» TASK DIRECTIONS:
In the listing below, locate the line containing "[critical path: cells and delay by family]" and the line containing "[static timing again, ports no longer ideal]". Output both of them and every line between, exactly as written, and nothing more.

» DATA UNDER STUDY:

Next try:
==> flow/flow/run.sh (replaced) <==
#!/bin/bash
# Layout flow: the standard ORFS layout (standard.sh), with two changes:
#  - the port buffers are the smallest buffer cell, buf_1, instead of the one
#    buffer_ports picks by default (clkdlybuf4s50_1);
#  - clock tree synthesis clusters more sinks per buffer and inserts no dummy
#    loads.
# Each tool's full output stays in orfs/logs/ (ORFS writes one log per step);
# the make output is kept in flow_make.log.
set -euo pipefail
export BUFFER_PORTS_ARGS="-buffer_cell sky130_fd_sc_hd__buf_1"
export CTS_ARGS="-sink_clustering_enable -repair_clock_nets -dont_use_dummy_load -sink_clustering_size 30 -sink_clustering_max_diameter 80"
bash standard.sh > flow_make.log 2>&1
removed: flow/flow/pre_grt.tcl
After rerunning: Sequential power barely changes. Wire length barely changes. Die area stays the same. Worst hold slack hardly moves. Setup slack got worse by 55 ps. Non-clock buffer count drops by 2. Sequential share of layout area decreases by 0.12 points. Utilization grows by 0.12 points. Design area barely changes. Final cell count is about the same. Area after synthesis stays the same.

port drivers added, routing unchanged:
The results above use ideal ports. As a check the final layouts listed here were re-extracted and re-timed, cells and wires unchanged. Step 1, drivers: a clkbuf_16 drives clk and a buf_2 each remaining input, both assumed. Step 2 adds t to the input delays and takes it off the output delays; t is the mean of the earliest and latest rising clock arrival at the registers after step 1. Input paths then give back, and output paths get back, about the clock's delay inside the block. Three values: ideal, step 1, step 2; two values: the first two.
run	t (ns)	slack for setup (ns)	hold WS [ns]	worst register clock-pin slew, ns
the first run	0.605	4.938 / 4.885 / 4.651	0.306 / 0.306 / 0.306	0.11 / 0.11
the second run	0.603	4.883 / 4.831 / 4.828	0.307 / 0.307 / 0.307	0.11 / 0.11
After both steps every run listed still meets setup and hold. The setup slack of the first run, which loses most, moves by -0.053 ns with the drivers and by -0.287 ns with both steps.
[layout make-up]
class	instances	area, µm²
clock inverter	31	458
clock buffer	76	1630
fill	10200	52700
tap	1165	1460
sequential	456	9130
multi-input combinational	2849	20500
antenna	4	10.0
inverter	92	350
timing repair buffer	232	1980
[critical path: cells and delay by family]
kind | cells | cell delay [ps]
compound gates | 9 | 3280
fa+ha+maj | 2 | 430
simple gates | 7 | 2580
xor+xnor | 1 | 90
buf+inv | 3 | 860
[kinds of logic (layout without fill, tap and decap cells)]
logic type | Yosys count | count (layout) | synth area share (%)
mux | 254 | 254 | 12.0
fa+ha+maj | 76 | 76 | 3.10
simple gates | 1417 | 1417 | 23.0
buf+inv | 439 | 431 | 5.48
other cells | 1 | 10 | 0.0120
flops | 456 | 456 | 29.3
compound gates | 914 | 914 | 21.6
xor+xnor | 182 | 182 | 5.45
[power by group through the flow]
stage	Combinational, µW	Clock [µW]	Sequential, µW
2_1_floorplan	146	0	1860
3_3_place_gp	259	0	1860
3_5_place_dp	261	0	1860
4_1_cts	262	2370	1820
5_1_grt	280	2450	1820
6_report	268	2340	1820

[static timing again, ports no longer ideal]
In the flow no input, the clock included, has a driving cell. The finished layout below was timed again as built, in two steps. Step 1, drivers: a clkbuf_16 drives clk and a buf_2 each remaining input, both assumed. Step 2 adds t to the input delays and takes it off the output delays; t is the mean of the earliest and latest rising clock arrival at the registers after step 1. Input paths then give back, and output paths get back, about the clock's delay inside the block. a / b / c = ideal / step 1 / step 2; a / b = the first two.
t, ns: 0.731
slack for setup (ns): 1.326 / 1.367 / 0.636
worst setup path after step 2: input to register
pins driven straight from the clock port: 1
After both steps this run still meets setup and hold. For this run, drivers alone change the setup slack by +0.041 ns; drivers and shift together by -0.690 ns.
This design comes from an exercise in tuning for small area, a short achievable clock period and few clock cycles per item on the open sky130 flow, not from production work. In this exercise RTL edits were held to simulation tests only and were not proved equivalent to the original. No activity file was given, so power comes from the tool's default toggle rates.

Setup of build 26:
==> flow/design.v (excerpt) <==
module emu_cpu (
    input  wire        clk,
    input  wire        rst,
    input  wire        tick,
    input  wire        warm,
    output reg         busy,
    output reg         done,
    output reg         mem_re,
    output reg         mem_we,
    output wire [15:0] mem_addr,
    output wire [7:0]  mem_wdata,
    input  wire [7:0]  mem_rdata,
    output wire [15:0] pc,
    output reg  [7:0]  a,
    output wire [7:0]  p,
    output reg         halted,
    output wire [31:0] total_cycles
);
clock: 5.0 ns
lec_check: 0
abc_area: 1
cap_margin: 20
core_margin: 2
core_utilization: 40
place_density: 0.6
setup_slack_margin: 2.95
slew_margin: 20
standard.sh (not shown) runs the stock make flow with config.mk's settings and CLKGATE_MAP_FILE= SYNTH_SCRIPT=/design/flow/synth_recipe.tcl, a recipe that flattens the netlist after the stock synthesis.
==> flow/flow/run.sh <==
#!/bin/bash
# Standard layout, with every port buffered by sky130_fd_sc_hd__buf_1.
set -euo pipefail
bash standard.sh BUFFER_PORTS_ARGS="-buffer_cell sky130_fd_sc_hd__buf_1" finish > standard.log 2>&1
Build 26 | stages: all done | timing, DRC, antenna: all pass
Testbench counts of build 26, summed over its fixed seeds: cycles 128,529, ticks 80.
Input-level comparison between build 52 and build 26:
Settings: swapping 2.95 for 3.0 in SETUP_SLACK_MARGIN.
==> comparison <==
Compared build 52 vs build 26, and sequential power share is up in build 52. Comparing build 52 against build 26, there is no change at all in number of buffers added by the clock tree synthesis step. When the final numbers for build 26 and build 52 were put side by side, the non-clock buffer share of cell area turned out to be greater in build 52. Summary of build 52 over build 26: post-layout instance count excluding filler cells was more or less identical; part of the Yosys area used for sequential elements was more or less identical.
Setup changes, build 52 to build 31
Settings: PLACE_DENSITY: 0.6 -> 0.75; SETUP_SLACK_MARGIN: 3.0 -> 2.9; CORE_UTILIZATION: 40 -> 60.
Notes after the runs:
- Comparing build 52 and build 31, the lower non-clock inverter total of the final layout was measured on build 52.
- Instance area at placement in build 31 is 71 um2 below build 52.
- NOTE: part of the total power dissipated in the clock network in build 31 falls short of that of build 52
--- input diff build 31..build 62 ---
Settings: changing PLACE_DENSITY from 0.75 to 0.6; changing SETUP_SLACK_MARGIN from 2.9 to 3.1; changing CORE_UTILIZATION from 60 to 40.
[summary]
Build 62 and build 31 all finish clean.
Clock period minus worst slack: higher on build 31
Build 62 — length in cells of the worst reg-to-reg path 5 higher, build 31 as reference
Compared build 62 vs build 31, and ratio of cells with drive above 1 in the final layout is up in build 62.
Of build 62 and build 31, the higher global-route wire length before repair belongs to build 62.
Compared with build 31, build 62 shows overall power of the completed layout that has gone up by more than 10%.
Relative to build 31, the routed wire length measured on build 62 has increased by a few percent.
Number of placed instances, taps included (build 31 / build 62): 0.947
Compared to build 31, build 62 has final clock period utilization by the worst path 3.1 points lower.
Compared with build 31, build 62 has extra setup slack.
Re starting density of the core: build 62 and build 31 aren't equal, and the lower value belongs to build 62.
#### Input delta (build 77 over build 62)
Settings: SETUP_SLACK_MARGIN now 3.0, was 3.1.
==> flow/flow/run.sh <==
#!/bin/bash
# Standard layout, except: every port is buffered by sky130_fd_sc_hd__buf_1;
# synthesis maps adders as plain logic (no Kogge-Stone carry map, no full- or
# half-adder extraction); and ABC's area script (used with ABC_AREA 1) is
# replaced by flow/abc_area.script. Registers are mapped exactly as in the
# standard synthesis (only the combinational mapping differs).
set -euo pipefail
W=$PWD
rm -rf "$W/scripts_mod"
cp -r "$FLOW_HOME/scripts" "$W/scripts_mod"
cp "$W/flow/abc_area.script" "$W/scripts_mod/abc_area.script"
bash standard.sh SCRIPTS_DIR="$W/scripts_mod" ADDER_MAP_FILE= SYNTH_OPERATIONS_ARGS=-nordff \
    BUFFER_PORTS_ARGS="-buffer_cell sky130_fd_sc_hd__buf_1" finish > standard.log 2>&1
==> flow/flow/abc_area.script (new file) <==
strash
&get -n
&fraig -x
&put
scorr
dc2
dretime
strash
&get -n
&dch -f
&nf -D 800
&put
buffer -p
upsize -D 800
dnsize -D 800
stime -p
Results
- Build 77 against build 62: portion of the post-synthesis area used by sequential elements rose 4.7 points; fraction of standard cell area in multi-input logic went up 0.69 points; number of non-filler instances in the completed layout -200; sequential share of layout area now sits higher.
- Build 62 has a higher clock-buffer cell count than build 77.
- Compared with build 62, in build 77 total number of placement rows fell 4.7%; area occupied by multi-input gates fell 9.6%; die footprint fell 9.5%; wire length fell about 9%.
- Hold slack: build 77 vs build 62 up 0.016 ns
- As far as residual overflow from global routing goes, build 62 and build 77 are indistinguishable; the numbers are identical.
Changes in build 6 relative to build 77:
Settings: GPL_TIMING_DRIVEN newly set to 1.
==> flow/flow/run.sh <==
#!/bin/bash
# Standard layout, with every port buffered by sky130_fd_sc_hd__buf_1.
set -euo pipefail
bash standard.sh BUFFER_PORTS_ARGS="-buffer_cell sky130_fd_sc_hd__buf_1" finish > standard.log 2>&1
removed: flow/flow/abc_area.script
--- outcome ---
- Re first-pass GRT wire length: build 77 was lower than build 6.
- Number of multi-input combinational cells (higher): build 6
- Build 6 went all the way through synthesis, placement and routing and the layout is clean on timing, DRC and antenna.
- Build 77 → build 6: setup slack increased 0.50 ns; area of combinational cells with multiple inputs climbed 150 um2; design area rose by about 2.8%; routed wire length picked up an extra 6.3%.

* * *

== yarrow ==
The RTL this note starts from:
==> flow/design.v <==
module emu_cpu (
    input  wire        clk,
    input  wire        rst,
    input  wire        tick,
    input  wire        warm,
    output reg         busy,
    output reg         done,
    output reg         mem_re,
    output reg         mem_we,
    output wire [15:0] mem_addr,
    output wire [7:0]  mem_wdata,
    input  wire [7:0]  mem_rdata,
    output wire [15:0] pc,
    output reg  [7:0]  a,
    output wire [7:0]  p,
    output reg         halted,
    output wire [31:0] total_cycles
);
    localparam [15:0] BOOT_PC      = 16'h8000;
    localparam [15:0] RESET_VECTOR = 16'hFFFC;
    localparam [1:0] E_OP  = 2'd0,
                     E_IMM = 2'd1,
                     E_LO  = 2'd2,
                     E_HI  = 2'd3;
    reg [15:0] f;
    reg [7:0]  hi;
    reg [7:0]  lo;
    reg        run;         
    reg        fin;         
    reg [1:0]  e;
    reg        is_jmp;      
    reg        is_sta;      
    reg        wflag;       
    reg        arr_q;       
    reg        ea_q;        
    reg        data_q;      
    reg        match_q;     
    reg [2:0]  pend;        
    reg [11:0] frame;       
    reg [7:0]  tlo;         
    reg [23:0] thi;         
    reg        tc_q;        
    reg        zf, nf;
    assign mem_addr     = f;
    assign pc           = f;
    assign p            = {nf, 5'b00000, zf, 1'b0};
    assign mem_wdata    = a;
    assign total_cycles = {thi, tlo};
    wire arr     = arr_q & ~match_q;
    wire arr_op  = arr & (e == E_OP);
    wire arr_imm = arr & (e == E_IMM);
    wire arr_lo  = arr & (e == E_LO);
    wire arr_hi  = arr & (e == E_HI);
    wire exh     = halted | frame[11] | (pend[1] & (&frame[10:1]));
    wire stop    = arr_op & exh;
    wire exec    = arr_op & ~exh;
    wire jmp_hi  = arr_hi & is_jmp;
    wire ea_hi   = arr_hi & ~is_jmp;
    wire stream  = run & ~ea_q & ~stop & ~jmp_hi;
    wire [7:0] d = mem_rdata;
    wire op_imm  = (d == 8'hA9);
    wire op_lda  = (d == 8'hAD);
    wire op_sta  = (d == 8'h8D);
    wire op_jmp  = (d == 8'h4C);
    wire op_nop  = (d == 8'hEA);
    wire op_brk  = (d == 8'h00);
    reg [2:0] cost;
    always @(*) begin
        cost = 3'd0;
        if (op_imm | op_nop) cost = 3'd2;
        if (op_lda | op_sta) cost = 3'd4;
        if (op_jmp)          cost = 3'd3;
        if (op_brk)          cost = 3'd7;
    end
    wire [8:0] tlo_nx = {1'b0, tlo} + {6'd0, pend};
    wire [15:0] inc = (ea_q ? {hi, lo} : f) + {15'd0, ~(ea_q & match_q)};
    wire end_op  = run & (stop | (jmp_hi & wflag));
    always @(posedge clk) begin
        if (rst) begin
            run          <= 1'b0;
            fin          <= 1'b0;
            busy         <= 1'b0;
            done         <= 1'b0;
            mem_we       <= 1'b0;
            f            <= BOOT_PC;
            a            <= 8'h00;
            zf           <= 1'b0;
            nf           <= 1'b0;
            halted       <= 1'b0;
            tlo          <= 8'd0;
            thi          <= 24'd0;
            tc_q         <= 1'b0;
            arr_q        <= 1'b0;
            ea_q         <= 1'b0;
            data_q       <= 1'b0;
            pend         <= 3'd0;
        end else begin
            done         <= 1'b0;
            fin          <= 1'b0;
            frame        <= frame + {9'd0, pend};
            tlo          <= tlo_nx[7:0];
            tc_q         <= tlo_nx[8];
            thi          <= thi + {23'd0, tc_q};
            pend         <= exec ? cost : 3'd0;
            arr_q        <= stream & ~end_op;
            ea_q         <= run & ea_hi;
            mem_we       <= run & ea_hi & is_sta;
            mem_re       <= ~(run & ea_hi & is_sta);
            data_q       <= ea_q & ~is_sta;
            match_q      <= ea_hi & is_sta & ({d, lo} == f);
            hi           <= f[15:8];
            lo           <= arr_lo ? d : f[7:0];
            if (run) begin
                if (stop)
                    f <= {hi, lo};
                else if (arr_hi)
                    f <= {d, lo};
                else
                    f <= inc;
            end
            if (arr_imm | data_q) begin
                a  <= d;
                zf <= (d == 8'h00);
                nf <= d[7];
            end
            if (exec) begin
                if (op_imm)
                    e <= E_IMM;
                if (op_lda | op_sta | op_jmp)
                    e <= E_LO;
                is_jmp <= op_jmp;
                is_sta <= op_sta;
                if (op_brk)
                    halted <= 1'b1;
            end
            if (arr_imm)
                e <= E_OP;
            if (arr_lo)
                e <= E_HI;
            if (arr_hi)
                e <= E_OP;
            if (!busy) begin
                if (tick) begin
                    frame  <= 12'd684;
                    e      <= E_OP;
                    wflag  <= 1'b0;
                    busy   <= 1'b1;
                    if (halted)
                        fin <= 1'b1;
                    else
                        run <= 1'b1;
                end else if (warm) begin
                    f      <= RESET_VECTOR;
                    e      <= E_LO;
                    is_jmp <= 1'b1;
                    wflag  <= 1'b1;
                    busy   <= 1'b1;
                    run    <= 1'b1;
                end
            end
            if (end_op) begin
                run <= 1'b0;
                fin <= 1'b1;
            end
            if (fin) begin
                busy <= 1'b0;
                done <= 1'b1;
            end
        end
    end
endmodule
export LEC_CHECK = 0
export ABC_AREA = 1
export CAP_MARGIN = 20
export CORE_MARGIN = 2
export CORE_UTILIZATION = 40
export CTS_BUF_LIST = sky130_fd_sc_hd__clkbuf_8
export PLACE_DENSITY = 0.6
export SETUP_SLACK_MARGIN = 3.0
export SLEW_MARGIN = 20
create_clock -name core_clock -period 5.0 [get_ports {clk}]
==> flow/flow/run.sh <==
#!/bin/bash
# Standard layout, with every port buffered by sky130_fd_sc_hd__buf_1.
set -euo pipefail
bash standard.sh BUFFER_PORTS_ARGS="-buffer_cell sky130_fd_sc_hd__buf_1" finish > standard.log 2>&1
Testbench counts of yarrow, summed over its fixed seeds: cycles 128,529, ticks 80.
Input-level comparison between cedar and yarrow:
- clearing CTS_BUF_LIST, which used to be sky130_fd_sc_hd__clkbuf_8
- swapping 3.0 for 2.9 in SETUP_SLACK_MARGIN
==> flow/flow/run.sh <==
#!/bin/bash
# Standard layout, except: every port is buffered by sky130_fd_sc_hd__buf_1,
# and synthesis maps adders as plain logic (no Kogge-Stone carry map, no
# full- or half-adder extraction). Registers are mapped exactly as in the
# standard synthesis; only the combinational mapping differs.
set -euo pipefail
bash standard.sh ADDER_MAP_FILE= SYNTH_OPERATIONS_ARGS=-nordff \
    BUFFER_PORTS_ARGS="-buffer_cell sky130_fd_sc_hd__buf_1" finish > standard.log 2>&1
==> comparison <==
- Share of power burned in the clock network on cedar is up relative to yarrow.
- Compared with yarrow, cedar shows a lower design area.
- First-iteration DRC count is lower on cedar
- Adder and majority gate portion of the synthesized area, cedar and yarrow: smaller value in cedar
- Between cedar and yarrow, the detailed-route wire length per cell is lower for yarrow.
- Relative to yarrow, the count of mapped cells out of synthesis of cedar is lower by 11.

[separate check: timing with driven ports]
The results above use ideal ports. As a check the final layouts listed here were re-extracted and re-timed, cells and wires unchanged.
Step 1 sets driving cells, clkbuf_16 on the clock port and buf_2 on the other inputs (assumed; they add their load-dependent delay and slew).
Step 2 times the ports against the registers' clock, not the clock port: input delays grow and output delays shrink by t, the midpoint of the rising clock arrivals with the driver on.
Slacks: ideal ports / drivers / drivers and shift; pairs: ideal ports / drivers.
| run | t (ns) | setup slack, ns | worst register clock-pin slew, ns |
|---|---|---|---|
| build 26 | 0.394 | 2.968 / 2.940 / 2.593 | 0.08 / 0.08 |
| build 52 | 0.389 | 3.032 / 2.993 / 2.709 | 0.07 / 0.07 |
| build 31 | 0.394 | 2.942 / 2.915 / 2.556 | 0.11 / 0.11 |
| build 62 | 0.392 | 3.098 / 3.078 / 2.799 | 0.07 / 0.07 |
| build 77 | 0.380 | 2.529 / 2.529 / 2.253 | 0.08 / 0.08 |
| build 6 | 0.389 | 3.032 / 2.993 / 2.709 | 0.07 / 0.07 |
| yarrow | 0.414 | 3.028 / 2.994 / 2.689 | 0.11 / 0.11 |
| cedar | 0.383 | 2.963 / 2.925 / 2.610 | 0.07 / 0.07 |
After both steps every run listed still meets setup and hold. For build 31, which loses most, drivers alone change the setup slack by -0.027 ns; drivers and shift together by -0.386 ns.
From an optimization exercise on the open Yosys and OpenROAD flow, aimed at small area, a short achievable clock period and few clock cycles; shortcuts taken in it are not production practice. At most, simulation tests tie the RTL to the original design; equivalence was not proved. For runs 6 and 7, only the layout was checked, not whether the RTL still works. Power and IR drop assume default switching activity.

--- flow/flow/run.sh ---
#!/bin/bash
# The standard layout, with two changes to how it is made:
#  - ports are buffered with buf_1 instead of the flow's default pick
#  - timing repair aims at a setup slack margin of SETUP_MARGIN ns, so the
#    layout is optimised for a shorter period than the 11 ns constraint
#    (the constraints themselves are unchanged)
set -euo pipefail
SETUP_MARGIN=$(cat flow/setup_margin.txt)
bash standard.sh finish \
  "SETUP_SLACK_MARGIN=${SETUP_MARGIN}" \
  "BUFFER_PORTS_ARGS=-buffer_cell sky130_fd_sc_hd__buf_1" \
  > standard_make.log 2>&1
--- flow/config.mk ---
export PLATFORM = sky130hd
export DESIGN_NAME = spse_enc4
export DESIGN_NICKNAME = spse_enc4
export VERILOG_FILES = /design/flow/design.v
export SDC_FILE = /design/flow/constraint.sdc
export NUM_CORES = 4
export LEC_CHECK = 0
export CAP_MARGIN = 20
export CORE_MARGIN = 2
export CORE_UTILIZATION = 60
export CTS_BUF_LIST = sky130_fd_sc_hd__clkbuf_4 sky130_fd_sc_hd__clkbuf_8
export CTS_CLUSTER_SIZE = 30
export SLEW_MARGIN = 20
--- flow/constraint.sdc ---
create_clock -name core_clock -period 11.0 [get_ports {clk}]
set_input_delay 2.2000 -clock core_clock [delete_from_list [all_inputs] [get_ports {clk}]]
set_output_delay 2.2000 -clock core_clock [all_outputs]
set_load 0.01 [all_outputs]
--
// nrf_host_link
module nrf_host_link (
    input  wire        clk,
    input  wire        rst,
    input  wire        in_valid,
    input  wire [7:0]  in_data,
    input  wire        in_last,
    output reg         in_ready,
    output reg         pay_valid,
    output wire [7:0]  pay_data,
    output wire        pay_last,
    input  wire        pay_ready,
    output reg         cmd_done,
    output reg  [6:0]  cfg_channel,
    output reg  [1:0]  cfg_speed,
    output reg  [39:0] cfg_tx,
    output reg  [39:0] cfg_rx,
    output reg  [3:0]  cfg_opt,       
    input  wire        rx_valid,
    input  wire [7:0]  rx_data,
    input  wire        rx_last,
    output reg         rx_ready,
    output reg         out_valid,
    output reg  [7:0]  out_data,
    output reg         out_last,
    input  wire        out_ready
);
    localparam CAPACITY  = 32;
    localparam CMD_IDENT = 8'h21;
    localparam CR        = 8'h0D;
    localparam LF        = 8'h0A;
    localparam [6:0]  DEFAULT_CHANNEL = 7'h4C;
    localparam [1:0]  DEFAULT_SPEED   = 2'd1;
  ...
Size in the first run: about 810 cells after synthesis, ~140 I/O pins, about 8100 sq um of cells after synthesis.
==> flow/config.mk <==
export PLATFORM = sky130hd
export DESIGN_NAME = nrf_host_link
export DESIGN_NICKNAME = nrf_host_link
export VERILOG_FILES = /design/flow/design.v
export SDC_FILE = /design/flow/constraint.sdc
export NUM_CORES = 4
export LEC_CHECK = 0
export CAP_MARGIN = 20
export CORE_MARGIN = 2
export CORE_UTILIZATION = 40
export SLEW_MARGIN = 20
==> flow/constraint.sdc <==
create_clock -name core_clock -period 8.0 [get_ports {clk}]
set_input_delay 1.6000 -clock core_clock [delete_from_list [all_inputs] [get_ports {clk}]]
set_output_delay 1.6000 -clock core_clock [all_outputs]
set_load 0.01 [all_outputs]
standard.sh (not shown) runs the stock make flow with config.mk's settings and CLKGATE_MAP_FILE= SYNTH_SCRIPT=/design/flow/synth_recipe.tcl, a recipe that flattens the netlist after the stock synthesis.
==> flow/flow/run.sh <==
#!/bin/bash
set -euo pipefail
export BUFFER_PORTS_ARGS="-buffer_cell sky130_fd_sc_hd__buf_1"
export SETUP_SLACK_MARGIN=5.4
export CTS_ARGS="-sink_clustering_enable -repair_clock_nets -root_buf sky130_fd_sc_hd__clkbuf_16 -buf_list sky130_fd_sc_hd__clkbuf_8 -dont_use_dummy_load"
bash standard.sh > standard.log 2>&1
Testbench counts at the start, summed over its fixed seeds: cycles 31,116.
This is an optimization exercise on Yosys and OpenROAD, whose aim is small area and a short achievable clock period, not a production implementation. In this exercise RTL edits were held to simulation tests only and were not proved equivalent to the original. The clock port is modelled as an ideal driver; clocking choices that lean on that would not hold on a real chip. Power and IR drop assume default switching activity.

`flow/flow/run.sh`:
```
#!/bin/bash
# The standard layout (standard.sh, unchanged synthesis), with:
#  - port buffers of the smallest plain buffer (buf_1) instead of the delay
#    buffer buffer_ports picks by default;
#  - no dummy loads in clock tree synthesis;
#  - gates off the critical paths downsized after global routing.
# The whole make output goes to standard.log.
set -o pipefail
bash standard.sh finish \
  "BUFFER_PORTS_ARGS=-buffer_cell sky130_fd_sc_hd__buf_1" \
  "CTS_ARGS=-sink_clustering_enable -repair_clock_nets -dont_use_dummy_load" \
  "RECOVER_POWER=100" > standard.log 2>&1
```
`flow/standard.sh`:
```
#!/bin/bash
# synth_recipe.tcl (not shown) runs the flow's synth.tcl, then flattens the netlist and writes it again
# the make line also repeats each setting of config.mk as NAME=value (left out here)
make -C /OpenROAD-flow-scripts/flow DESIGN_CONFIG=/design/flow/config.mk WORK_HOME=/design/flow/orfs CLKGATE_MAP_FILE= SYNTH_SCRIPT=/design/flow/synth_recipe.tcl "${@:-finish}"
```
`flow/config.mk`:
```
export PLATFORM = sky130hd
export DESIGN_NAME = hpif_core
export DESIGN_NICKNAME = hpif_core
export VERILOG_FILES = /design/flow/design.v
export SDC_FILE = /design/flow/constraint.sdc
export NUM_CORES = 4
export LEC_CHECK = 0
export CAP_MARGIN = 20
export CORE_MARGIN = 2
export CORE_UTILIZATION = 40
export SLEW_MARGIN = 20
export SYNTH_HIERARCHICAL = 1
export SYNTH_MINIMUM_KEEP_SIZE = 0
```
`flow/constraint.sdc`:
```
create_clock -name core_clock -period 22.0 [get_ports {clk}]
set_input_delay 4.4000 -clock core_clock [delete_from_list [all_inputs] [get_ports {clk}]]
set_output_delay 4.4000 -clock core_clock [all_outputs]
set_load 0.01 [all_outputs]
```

» ANSWER FOR THE TASK:
[critical path: cells and delay by family]
kind | cells | cell delay [ps]
compound gates | 9 | 3280
fa+ha+maj | 2 | 430
simple gates | 7 | 2580
xor+xnor | 1 | 90
buf+inv | 3 | 860
[kinds of logic (layout without fill, tap and decap cells)]
logic type | Yosys count | count (layout) | synth area share (%)
mux | 254 | 254 | 12.0
fa+ha+maj | 76 | 76 | 3.10
simple gates | 1417 | 1417 | 23.0
buf+inv | 439 | 431 | 5.48
other cells | 1 | 10 | 0.0120
flops | 456 | 456 | 29.3
compound gates | 914 | 914 | 21.6
xor+xnor | 182 | 182 | 5.45
[power by group through the flow]
stage	Combinational, µW	Clock [µW]	Sequential, µW
2_1_floorplan	146	0	1860
3_3_place_gp	259	0	1860
3_5_place_dp	261	0	1860
4_1_cts	262	2370	1820
5_1_grt	280	2450	1820
6_report	268	2340	1820

[static timing again, ports no longer ideal]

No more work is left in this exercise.